Lecture 3

Introduction

  • Last week, we learned how to create our own database schema. In this lecture, we’ll explore how to add, update, and delete data in our databases.
  • The Boston MFA (Museum of Fine Arts) is a century-old museum in Boston. The MFA manages a vast collection of historical and contemporary artifacts and artwork. They likely use a database of some kind to store data about their art and artifacts.
  • When a new artifact is added to their collection, we can imagine they would insert the corresponding data to their database. Similarly, there are use cases in which data might need to be read, updated or deleted.
  • We will focus now on the creation (or insertion) of data in a Boston MFA database.

Database Schema

  • Consider this schema that the MFA might use for its collection.

    "MFA Collections Table containing IDs, titles of artwork and other information"

  • Each row of data contains the title for a piece of artwork along with the accession_number which is a unique ID used by the museum internally. There is, too, a date indicating when the art was acquired.
  • The table contains an ID which serves as the primary key.
  • We can imagine that the database administrator of the MFA runs an SQL query to insert each of these pieces of artwork into the table.
  • To understand how this works, let us first create a database called mfa.db. Next, we read the schema file schema.sql into the database. This schema file, already given to us, helps us create the table collections.
  • To confirm that the table has been created, we can select from the table.

    SELECT * FROM "collections";
    

    This should give us an empty result, because the table doesn’t have any data yet.

Inserting Data

  • The SQL statement INSERT INTO is used to insert a row of data into a given table.
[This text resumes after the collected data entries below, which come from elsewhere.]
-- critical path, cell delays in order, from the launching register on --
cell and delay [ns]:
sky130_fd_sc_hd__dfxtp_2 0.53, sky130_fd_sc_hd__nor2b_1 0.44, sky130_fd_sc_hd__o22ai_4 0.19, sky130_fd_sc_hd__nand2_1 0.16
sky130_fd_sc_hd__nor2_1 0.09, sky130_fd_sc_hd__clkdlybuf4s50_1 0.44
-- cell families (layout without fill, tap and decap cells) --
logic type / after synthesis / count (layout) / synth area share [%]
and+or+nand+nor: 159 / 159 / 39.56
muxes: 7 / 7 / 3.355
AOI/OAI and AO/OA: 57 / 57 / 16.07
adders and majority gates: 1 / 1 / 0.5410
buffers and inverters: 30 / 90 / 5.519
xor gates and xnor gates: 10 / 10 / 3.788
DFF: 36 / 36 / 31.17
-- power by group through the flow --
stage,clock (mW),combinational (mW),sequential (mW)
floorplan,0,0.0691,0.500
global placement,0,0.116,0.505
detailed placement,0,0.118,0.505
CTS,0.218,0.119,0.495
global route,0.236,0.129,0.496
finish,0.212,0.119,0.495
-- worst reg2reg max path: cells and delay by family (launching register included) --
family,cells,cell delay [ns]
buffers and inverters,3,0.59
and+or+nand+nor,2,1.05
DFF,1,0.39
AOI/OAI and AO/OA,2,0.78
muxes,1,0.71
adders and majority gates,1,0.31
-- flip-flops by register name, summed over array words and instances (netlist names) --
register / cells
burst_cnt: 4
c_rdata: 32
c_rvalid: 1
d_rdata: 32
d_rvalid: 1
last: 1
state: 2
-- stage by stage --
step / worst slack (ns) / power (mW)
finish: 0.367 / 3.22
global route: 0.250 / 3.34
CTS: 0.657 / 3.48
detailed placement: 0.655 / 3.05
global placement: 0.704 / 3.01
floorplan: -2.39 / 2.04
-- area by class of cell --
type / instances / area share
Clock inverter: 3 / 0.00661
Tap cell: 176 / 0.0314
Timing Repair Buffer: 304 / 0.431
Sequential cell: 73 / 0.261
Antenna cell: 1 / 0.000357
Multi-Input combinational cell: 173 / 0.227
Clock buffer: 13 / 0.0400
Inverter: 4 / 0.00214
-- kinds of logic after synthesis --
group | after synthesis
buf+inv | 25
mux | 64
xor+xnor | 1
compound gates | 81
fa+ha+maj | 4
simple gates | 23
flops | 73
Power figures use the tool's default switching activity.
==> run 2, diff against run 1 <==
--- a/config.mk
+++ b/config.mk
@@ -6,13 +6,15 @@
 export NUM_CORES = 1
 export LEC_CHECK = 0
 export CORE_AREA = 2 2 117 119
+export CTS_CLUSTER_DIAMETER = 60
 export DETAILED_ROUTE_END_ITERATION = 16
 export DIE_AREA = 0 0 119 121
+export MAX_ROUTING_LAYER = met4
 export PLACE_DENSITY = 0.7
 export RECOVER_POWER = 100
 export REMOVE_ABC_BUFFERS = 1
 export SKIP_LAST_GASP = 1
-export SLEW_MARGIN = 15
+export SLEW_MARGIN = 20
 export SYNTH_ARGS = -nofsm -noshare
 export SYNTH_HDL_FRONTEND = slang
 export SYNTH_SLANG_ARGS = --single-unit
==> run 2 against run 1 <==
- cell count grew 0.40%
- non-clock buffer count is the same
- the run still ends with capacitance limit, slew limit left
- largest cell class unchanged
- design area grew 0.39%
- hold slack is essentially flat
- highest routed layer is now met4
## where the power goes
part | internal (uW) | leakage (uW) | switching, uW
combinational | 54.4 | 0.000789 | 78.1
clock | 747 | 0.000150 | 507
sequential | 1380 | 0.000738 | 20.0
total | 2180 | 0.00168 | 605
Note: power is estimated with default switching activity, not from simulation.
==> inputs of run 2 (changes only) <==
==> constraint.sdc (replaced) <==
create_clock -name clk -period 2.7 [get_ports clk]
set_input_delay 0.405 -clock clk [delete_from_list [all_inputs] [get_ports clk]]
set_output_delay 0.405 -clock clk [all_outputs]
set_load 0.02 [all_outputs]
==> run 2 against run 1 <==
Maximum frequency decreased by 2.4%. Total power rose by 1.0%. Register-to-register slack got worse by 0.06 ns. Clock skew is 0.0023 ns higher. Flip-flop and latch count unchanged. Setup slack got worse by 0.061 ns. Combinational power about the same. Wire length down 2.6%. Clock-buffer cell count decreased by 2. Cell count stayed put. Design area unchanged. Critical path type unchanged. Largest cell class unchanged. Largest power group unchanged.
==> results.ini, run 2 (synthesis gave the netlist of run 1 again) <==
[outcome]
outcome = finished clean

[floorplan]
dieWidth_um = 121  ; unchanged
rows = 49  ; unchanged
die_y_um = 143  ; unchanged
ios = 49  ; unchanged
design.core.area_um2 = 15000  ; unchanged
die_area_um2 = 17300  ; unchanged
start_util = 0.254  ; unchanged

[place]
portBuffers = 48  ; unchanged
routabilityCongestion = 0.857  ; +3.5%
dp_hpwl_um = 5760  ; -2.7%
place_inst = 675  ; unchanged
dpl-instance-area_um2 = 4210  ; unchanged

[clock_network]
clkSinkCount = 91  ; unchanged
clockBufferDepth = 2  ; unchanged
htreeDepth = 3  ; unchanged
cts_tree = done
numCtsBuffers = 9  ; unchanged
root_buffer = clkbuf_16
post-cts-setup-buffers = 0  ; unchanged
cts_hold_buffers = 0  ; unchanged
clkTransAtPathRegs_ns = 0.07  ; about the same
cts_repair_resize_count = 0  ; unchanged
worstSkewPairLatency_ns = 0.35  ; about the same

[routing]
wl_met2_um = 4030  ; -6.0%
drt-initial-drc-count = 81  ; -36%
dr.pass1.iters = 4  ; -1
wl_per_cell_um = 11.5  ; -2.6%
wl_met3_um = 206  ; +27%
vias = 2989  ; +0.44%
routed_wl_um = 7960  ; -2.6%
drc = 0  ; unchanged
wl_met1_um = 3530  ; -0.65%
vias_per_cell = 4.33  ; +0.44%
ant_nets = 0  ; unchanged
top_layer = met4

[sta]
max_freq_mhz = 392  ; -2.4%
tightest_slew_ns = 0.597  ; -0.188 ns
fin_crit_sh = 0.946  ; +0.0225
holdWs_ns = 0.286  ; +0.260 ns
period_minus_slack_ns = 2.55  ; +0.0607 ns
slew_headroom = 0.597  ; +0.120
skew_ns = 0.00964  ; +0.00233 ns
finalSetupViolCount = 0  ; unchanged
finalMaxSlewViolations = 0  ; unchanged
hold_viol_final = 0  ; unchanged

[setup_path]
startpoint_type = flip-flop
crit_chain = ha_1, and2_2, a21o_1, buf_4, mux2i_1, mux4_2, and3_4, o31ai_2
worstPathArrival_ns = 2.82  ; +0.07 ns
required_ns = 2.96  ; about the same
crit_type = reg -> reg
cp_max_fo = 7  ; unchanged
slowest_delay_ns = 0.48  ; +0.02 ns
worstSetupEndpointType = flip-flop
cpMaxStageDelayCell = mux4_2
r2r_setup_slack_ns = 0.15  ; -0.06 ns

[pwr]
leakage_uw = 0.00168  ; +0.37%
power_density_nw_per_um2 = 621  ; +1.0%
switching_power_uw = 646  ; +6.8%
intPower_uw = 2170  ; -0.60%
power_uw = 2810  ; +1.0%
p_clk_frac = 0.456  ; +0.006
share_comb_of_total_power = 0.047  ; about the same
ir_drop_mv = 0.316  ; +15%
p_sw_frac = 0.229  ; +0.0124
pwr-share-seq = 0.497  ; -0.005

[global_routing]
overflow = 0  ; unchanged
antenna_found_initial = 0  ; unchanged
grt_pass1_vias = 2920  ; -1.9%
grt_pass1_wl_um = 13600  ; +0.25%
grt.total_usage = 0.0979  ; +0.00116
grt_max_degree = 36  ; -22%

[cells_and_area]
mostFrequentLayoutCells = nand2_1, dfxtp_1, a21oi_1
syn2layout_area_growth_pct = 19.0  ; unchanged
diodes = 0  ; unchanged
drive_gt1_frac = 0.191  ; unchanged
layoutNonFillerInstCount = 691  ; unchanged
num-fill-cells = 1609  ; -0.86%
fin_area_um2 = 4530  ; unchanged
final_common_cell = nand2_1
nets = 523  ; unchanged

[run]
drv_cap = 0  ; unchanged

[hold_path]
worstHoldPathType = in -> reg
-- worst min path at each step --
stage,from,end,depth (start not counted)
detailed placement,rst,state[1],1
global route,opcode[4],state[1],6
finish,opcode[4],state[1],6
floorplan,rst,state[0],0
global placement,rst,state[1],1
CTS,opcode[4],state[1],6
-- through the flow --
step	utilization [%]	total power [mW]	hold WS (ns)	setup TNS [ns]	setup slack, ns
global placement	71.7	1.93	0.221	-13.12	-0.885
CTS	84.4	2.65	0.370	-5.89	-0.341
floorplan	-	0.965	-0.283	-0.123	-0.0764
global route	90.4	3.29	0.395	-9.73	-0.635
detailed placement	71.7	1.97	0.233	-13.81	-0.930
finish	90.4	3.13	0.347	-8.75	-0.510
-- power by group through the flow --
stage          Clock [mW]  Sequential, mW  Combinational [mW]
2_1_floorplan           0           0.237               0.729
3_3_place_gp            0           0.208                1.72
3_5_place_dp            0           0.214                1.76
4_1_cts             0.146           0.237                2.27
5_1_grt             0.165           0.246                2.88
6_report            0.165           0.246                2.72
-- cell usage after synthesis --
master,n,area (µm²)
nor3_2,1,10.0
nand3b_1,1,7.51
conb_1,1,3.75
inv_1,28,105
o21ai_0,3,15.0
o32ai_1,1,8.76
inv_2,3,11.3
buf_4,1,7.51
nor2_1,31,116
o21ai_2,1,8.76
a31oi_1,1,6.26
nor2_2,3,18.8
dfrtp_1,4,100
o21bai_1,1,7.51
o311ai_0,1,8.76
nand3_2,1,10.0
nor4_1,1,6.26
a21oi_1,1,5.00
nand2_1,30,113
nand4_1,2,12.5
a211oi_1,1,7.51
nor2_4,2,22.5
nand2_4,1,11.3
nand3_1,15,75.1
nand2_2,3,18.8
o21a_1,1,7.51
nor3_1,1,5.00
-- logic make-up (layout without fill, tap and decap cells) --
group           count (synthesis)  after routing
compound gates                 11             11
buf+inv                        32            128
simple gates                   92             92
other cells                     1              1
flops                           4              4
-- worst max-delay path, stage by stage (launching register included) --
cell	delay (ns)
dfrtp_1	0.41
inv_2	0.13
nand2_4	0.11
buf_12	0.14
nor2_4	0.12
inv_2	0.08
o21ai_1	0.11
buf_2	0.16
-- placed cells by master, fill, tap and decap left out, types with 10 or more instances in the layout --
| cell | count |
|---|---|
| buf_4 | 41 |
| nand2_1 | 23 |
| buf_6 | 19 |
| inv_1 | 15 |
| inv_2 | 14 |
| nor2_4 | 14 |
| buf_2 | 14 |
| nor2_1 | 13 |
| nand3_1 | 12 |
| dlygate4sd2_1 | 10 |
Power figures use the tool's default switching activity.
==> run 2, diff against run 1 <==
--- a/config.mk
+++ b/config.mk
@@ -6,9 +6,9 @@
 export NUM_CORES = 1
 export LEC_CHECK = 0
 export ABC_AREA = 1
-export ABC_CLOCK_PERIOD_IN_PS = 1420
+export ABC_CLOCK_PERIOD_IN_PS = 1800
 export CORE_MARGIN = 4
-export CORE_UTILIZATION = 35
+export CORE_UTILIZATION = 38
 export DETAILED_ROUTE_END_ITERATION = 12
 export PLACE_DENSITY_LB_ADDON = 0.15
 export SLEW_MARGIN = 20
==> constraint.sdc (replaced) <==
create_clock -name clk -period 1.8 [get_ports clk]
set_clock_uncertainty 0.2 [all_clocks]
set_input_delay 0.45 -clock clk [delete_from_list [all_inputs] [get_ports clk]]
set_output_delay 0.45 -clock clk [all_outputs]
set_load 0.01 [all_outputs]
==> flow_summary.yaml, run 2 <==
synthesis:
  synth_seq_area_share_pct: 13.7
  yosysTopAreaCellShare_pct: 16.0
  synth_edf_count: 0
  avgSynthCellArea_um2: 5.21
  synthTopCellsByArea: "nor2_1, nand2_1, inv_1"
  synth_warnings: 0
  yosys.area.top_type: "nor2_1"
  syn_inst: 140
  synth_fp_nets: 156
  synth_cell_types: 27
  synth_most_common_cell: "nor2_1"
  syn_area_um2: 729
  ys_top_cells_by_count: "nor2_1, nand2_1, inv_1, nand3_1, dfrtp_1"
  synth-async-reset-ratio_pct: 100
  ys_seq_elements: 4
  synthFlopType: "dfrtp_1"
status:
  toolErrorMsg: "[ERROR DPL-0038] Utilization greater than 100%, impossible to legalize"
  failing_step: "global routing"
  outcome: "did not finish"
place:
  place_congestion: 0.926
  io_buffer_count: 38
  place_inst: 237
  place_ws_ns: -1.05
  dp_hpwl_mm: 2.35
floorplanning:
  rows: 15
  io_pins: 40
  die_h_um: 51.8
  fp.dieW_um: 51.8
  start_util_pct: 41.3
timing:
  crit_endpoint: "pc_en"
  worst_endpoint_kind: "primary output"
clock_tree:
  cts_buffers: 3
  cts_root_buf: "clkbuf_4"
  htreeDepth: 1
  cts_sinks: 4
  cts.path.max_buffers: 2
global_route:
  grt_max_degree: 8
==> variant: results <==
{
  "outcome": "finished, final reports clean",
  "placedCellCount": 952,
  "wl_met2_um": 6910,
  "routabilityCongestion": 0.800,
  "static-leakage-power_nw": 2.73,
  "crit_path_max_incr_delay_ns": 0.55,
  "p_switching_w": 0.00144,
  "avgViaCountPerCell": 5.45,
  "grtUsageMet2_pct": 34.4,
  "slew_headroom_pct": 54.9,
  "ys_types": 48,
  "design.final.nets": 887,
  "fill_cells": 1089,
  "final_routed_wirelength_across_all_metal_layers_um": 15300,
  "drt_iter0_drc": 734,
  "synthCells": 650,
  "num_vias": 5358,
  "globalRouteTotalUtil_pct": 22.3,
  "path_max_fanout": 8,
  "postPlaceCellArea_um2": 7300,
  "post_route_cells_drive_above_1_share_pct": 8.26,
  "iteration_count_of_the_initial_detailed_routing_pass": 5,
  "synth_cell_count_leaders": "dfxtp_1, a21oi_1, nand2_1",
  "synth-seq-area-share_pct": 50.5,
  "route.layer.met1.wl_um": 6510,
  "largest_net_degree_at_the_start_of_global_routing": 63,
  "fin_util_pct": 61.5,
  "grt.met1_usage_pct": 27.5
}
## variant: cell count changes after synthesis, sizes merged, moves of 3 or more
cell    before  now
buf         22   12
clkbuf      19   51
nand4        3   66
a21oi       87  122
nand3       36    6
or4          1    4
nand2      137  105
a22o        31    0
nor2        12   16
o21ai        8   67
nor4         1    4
    INSERT INTO "collections" ("id", "title", "accession_number", "acquired")
    VALUES (1, 'Profusion of flowers', '56.257', '1956-04-12');
    

    We can see that this command requires the list of columns in the table that will receive new data and the values to be added to each column, in the same order.

  • Running the INSERT INTO command returns nothing, but we can run a query to confirm that the row is now present in collections.

    SELECT * FROM "collections";
    
  • We can add more rows to the database by inserting multiple times. However, typing out the value of the primary key manually (as 1, 2, 3 etc.) might result in errors. Thankfully, SQLite can fill out the primary key values automatically. To make use of this functionality, we omit the ID column altogether while inserting a row.

    INSERT INTO "collections" ("title", "accession_number", "acquired")
    VALUES ('Farmers working at dawn', '11.6152', '1911-08-03');
    

    We can check that this row has been inserted with an id of 2 by running

    SELECT * FROM "collections";
    

    Notice that the way SQLite fills out the primary key values is by incrementing the previous primary key—in this case, 1.

Questions

If we delete a row with the primary key 1, will SQLite automatically assign a primary key of 1 to the next inserted row?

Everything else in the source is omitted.